- _Problem to work on_: Go through the records below and report each line with "higher" in it.

Saved data entries:

What follows belongs to an exercise in optimizing a design on an open flow for small area; a production flow would make more cautious choices.
Function was checked by simulation only, so behaviour that the tests miss may differ from the original.
Power figures rest on the tool's default switching activity, not on a simulated workload.

==> run a <==
==> flow/design.v (excerpt) <==
module comp_cic
#(  parameter Win=16,
    parameter Wcoef = 18,
    parameter Wout = 18,
    parameter Num_coef=17)
(input  signed [Win-1:0] id_data_filter,
 input ic_val_data,
 input ic_rst,
 input  clk,
 output signed [Wout-1:0] od_data_filter,
 output oc_val_data);
==> module comp_cic, before the edit <==
module comp_cic
#(  parameter Win=16,
    parameter Wcoef = 18,
    parameter Wout = 18,
    parameter Num_coef=17)
(input  signed [Win-1:0] id_data_filter,
 input ic_val_data,
 input ic_rst,
 input  clk,
 output signed [Wout-1:0] od_data_filter,
 output oc_val_data);
logic [1:0] ph;           
logic [1:0] qc;           
logic run, tail, pend, vld;
logic idle;               
logic fresh;              
logic [15:0] xin;         
logic [255:0] ring;       
logic [7:0] cr;           
logic [18:0] acc;
wire start = (ic_val_data | pend) & (ph == 2'd3);
wire j15   = (qc == 2'd3) & (ph == 2'd3);
wire l15   = run & j15;
wire first = run & (qc == 2'd0) & (ph == 2'd0);
wire inbit = xin[{qc, ph}];
wire rd = run & ~fresh;
wire zb = run & fresh & j15;    
logic [16:0] tap;
always_comb begin
    tap[0] = inbit & run;
    for (int w = 1; w <= 16; w++)
        tap[w] = (ring[(w-1)*16] & rd) | zb;
end
logic [7:0] tp, crn;
always_comb begin
    for (int k = 0; k < 8; k++) begin
        logic a, b, c;
        a = tap[k];
        b = tap[16-k];
        c = cr[k];
        tp[k] = a ^ b ^ c;
        crn[k] = (a & b) | (a & c) | (b & c);
    end
end
wire [8:0] t = {tap[8], tp};
logic [18:0] rin, rn;
assign rin = first ? 19'd490410 : acc;
comp_cic_mac tree (.t(t), .rin(rin), .rn(rn));
always_ff @(posedge clk) begin
    cr  <= crn;
    acc <= rn;
    if (ic_val_data) xin <= {~id_data_filter[15], id_data_filter[14:0]};
    for (int w = 1; w <= 16; w++)
        for (int q = 0; q < 4; q++) begin
            ring[(w-1)*16 + q*4 +: 3] <= ring[(w-1)*16 + q*4 + 1 +: 3];
            if (q < 3)
                ring[(w-1)*16 + q*4 + 3] <= (run & ring[(w-1)*16 + q*4 + 4])
                                          | (idle & ring[(w-1)*16 + q*4]);
            else
                ring[(w-1)*16 + q*4 + 3] <= tap[w-1] | (idle & ring[(w-1)*16 + q*4]);
        end
end
always_ff @(posedge clk) begin
    if (ic_rst) begin
        ph <= 2'd0; qc <= 2'd0;
        run <= 1'b0; idle <= 1'b1; tail <= 1'b0; pend <= 1'b0; vld <= 1'b0;
        fresh <= 1'b1;
    end else begin
        ph   <= ph + 2'd1;
        tail <= l15;
        vld  <= tail;
        if (start) begin
            run <= 1'b1; idle <= 1'b0; pend <= 1'b0;
        end else if (ic_val_data)
            pend <= 1'b1;
        if (run && ph == 2'd3) begin
            qc <= qc + 2'd1;
            if (qc == 2'd3) begin
                run <= 1'b0; idle <= 1'b1;
                fresh <= 1'b0;
            end
        end
    end
end
assign od_data_filter = acc[17:0];
assign oc_val_data = vld;
endmodule
Settings: LEC_CHECK=0, CAP_MARGIN=20, CORE_MARGIN=2, CORE_UTILIZATION=65, PLACE_DENSITY=0.75, SLEW_MARGIN=20, SYNTH_MEMORY_MAX_BITS=4096; clock period 10.0 ns.
standard.sh (not shown) runs the stock make flow with config.mk's settings and CLKGATE_MAP_FILE= SYNTH_SCRIPT=/design/flow/synth_recipe.tcl, a recipe that flattens the netlist after the stock synthesis.
==> flow/flow/run.sh <==
#!/bin/bash
# The standard layout (standard.sh) with these changes:
# - after the standard synthesis, flow/invpol.py rewrites the netlist to
#   remove inverters between full adders and to replace adders with an
#   unused output by a smaller gate (it only re-polarises full adders,
#   rebuilds inverters and swaps those adders; registers are untouched);
# - the clock tree has clkbuf_4 cells driving clusters of up to 12 registers
#   and clkbuf_8 cells above them, without dummy loads;
# - the port buffers are buf_1 cells.
set -euo pipefail
export CTS_ARGS="-sink_clustering_enable -repair_clock_nets -dont_use_dummy_load -buf_list {sky130_fd_sc_hd__clkbuf_4 sky130_fd_sc_hd__clkbuf_8} -root_buf sky130_fd_sc_hd__clkbuf_8 -sink_clustering_buffer sky130_fd_sc_hd__clkbuf_4 -sink_clustering_size 12 -sink_clustering_max_diameter 50"
export BUFFER_PORTS_ARGS="-buffer_cell sky130_fd_sc_hd__buf_1"
bash standard.sh synth > standard_synth.log 2>&1
NET=orfs/results/$FLOW_PLATFORM/comp_cic/base/1_2_yosys.v
cp "$NET" 1_2_yosys.before_invpol.v
python3 flow/invpol.py "$NET" > invpol.log 2>&1
rm -f orfs/results/$FLOW_PLATFORM/comp_cic/base/1_synth.odb orfs/results/$FLOW_PLATFORM/comp_cic/base/1_synth.sdc
bash standard.sh > standard_flow.log 2>&1
Other scripts of this flow, unchanged in this note and not shown: flow/flow/invpol.py
==> inputs of run b, as changes to run a <==
--- a/flow/config.mk
+++ b/flow/config.mk
@@ -9,4 +9,3 @@
 export CORE_MARGIN = 2
-export CORE_UTILIZATION = 65
-export PLACE_DENSITY = 0.75
+export CORE_UTILIZATION = 40
 export SLEW_MARGIN = 20
==> inputs of run c, as changes to run a <==
--- a/flow/design.v
+++ b/flow/design.v
@@ -251,3 +251,2 @@
 logic run, tail, pend, vld;
-logic idle;               
 logic fresh;              
@@ -292,7 +291,8 @@
             ring[(w-1)*16 + q*4 +: 3] <= ring[(w-1)*16 + q*4 + 1 +: 3];
-            if (q < 3)
-                ring[(w-1)*16 + q*4 + 3] <= (run & ring[(w-1)*16 + q*4 + 4])
-                                          | (idle & ring[(w-1)*16 + q*4]);
+            if (!run)
+                ring[(w-1)*16 + q*4 + 3] <= ring[(w-1)*16 + q*4];
+            else if (q < 3)
+                ring[(w-1)*16 + q*4 + 3] <= ring[(w-1)*16 + q*4 + 4];
             else
-                ring[(w-1)*16 + q*4 + 3] <= tap[w-1] | (idle & ring[(w-1)*16 + q*4]);
+                ring[(w-1)*16 + q*4 + 3] <= (w == 1) ? inbit : tap[w-1];
         end
@@ -302,3 +302,3 @@
         ph <= 2'd0; qc <= 2'd0;
-        run <= 1'b0; idle <= 1'b1; tail <= 1'b0; pend <= 1'b0; vld <= 1'b0;
+        run <= 1'b0; tail <= 1'b0; pend <= 1'b0; vld <= 1'b0;
         fresh <= 1'b1;
@@ -309,3 +309,3 @@
         if (start) begin
-            run <= 1'b1; idle <= 1'b0; pend <= 1'b0;
+            run <= 1'b1; pend <= 1'b0;
         end else if (ic_val_data)
@@ -315,3 +315,3 @@
             if (qc == 2'd3) begin
-                run <= 1'b0; idle <= 1'b1;
+                run <= 1'b0;
                 fresh <= 1'b0;
--- a/flow/flow/run.sh
+++ b/flow/flow/run.sh
@@ -3,7 +3,6 @@
 # - after the standard synthesis, flow/invpol.py rewrites the netlist to
-#   remove inverters between full adders and to replace adders with an
-#   unused output by a smaller gate (it only re-polarises full adders,
-#   rebuilds inverters and swaps those adders; registers are untouched);
-# - the clock tree has clkbuf_4 cells driving clusters of up to 12 registers
-#   and clkbuf_8 cells above them, without dummy loads;
+#   remove inverters between full adders (it only re-polarises full adders
+#   and rebuilds inverters; registers are untouched);
+# - the clock tree is built from clkbuf_8 cells in clusters of up to 16 sinks,
+#   without dummy loads;
 # - the port buffers are buf_1 cells.
--- a/flow/config.mk
+++ b/flow/config.mk
@@ -9,4 +9,3 @@
 export CORE_MARGIN = 2
-export CORE_UTILIZATION = 65
-export PLACE_DENSITY = 0.75
+export CORE_UTILIZATION = 40
 export SLEW_MARGIN = 20
==> notes <==
Clock skew: run c < run b < run a.
Flip-flop and latch count is the same in run a and run b.
Global-route usage: run a > run b > run c.
In count of clock-buffer cells in the layout, run b and run a do not differ.
Core utilization: run a > run c > run b.
The highest critical path depth belongs to run b, the lowest to run c.
Of run a and run c, run a has the higher register-to-register slack (gap 130 ps).
Of run a and run c, run c has the higher synthesized area (gap 0.83%, measured against run c).
Against run b, the cell area of run a is smaller by 1.5%.
Between run a and run c, the lower synthesized cell count is in run c (gap 1.4%, measured against run c).
Against run a, the clock power of run c is larger by about 2%.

- _Output of the exercise_:
Of run a and run c, run a has the higher register-to-register slack (gap 130 ps).
Of run a and run c, run c has the higher synthesized area (gap 0.83%, measured against run c).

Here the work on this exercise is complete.